Abstract
Purpose :
Current treatment paradigms for ischemic retinopathies such as diabetic retinopathy call for use of anti-VEGF therapies. While effective at preventing pathological pre-retinal neovascularization, anti-VEGFs prevent all angiogenesis, including desirable revascularization of the ischemic retina. We previously demonstrated in both humans and rodents that under pathological conditions, retinal ganglion cell-derived Semaphorin3A (SEMA3A) is a potent inducer of retinal inflammation, retinal edema, vascular deviation and retinal cell senescence. In the current study, we generated and profiled a library of neutralizing traps against SEMA3A and investigated their ability to trigger vascular regeneration and prevent undesirable neovascularization. We also investigated the efficacy of SEMA3A-Traps at preventing retinal edema in diabetic mice and pathological angiogenesis in laser-induced choroidal neovascularization (CNV).
Methods :
We generated over 30 SEMA3A-Traps for intravitreal delivery and profiled their binding affinities to SEMA3A and VEGF. These constructs were tested in various murine models of retinal vasculopathies such as the oxygen-induced retinopathy (OIR) model, the STZ-induced type I diabetes model and the laser-induced choroidal neovascularization (CNV) model.
Results :
Profiling of binding affinities to SEMA3A and ability to ameliorate vascular phenotypes in OIR resulted in the selection of a lead Trap (ST-102). In OIR, a single injection of ST-102 suppressed pre-retinal neovascularization by ~54% and accelerated vascular regeneration by ~60% when compared to vehicle controls. Treatment with Aflibercept was efficient at reducing pre-retinal neovascularization (~88% reduction vs control) but suppressed desirable vascular regeneration. In the STZ model, ST-102 reduced vascular edema at 8 weeks (~37% reduction) and 14 weeks (~35% reduction) of diabetes when compared to control.
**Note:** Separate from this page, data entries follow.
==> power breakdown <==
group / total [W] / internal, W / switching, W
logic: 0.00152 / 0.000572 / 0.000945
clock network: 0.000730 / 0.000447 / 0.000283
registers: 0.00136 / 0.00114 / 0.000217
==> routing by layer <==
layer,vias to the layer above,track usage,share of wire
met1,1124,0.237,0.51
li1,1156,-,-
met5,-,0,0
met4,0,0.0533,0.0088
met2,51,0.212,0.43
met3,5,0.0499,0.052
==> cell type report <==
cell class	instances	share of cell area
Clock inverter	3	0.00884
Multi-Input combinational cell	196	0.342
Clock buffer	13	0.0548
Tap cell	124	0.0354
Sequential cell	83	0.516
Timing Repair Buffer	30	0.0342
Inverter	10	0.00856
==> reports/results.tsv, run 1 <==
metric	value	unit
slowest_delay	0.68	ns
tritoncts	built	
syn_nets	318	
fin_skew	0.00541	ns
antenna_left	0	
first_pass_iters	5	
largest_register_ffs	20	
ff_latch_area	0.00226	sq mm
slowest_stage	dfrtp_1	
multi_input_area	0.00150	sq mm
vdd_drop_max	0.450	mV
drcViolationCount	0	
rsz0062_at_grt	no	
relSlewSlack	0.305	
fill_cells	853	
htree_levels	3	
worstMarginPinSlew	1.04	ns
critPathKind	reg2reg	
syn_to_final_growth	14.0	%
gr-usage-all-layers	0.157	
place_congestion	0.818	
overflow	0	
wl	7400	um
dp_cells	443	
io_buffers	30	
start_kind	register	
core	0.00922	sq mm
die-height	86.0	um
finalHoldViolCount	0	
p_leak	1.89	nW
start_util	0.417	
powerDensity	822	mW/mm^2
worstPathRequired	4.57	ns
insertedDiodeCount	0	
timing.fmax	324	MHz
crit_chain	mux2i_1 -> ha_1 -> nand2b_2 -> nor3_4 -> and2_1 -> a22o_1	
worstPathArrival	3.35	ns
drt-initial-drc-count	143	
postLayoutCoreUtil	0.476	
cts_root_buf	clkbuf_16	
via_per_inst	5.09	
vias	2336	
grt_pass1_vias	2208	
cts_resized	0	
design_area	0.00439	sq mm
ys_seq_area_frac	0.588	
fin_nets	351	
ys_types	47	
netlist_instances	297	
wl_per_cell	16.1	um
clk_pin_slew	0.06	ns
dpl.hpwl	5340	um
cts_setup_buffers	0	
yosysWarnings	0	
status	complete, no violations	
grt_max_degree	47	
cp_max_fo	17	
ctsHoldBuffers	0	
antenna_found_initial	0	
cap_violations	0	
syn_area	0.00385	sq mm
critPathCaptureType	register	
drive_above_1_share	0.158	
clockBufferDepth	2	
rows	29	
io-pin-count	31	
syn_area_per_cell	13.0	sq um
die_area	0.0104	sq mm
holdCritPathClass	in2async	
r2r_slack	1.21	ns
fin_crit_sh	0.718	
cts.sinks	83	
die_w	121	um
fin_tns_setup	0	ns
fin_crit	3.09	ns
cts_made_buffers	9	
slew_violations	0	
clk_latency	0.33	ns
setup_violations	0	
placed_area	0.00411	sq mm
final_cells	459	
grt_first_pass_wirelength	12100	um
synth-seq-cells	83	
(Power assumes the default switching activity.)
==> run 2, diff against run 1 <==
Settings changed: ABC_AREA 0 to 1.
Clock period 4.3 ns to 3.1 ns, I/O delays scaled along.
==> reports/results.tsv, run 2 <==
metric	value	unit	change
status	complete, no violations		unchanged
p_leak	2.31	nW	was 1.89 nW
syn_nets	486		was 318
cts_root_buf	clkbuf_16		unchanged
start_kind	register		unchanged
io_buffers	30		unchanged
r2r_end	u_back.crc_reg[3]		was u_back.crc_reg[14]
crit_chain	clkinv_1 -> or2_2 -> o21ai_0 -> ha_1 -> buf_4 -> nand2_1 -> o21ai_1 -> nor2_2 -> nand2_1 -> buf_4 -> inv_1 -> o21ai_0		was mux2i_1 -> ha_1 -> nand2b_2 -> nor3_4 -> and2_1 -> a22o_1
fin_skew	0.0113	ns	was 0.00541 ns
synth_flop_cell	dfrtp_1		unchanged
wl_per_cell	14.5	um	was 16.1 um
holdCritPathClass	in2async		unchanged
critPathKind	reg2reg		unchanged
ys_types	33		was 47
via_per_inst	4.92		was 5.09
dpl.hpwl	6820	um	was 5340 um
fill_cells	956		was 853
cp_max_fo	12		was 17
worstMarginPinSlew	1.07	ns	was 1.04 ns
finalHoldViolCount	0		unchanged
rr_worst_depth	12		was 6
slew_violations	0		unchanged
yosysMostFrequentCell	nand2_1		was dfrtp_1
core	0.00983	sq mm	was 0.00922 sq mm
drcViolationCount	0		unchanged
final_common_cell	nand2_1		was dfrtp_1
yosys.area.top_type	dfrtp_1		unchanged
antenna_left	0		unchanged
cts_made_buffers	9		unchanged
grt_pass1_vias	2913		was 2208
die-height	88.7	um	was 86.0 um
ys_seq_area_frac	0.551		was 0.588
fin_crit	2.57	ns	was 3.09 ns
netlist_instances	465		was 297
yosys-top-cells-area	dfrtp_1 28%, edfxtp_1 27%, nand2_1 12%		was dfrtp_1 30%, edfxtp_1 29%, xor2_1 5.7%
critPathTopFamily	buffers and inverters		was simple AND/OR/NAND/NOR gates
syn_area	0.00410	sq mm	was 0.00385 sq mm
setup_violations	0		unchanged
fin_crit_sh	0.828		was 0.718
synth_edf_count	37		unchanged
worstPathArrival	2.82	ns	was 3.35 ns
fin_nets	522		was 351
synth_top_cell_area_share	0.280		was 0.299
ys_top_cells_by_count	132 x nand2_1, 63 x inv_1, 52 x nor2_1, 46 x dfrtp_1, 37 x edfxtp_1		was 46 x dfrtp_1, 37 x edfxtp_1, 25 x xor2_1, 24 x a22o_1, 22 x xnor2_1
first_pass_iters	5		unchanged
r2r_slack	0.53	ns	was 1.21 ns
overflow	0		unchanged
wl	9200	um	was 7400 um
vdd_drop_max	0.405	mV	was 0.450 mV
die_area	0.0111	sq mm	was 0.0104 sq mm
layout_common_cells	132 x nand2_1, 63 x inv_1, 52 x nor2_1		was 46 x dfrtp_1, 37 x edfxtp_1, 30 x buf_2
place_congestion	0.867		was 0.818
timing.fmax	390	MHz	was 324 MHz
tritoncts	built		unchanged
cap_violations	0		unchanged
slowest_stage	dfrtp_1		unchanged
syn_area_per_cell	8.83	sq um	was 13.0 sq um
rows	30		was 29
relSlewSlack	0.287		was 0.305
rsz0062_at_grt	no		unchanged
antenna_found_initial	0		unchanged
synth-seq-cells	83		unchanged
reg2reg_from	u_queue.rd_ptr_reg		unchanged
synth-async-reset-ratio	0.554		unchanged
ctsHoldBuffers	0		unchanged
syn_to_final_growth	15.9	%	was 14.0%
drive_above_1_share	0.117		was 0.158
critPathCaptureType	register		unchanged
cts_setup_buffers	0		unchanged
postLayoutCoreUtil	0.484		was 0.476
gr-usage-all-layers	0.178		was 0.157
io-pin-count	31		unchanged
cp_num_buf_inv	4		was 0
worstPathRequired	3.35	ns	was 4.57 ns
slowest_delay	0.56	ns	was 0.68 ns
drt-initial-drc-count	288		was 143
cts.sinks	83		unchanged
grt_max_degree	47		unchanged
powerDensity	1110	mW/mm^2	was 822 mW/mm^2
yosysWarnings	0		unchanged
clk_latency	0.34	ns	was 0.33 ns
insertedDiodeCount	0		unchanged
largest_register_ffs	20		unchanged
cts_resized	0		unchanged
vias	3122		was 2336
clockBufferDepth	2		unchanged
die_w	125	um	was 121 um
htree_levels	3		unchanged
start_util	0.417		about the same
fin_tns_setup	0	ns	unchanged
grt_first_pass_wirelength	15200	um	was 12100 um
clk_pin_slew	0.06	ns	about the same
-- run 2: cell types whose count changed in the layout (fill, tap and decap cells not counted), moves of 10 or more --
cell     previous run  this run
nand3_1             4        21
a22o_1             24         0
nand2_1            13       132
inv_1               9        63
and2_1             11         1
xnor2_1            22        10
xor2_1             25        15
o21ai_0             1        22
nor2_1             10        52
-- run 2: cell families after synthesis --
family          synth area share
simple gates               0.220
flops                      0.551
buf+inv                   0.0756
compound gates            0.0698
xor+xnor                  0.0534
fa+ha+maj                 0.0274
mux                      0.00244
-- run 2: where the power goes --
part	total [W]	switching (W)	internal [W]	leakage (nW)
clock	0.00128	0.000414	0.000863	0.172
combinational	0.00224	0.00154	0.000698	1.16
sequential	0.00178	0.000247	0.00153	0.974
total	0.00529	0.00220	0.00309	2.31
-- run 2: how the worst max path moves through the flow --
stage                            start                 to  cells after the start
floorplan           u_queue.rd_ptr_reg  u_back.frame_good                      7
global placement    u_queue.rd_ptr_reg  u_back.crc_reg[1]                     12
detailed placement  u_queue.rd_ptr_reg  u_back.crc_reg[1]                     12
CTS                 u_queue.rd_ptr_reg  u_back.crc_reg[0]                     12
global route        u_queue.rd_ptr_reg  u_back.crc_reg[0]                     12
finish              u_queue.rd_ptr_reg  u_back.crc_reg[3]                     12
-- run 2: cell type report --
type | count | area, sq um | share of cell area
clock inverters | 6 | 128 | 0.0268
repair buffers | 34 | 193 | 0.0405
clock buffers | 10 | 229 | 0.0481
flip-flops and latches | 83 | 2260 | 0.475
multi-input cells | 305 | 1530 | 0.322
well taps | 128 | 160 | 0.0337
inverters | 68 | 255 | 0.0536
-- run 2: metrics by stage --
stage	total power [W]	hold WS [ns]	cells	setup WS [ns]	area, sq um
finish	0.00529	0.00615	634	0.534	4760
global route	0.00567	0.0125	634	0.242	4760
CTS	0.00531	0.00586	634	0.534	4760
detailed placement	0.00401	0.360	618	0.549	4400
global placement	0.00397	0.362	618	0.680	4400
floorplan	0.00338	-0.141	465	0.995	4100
For laser-induced CNV, ST-102 diminished choroidal neovascularization (~64% reduction) vs control.
Conclusions :
Our data suggest that targeting SEMA3A with ST-102 in retinal vasculopathies is a promising therapeutic strategy. Accelerating vascular regeneration in the ischemic retina represents a novel approach to countering retinal ischemia and its consequences.
This abstract was presented at the 2019 ARVO Annual Meeting, held in Vancouver, Canada, April 28 - May 2, 2019.